Dataset entries:
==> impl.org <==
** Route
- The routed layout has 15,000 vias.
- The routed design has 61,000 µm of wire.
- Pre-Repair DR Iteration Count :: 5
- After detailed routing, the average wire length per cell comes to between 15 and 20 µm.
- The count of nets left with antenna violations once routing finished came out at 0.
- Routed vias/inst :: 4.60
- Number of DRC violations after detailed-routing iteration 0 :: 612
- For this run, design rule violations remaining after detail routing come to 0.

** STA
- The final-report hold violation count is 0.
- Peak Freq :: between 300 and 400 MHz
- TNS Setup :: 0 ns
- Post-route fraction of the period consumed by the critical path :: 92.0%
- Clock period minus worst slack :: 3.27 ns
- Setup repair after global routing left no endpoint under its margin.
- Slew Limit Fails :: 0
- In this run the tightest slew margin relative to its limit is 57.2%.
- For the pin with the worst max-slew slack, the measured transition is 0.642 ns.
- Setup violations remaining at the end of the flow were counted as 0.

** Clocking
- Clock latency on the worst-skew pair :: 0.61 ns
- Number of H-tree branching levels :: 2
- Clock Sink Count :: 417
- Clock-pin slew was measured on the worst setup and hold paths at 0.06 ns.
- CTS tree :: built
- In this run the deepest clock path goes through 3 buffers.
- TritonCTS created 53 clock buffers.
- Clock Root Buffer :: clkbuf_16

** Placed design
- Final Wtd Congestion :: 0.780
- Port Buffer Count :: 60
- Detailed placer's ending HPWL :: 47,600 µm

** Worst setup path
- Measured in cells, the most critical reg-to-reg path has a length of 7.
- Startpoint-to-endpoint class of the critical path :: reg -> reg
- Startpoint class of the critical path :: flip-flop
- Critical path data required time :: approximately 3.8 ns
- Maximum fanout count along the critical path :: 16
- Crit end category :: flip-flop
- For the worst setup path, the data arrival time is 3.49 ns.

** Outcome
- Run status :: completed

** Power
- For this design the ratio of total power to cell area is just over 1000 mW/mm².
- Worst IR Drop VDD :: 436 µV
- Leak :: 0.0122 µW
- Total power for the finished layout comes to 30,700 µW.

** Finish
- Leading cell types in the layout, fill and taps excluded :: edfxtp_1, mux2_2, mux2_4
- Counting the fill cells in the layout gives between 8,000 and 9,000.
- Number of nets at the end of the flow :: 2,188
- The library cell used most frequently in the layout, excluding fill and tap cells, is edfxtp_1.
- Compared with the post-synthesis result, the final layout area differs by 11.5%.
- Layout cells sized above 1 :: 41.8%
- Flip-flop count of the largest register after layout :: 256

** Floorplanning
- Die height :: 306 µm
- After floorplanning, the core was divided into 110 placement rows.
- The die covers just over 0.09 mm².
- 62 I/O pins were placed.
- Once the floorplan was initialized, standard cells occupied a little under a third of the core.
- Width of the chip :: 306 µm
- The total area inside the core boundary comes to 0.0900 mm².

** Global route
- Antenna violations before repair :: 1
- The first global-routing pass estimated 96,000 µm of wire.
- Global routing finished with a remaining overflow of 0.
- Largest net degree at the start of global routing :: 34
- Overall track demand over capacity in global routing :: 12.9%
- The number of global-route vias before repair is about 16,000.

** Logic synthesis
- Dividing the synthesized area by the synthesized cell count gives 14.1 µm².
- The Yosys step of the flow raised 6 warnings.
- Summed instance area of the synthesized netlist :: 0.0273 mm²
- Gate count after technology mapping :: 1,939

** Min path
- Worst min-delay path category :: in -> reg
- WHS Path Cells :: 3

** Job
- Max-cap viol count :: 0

EXERCISE REQUIREMENTS:
Using the records above, set down exactly the lines from the one with "- For this run, design" through the one with "- Post-route fraction", inclusive, and nothing more.

TASK RESPONSE:
- For this run, design rule violations remaining after detail routing come to 0.

** STA
- The final-report hold violation count is 0.
- Peak Freq :: between 300 and 400 MHz
- TNS Setup :: 0 ns
- Post-route fraction of the period consumed by the critical path :: 92.0%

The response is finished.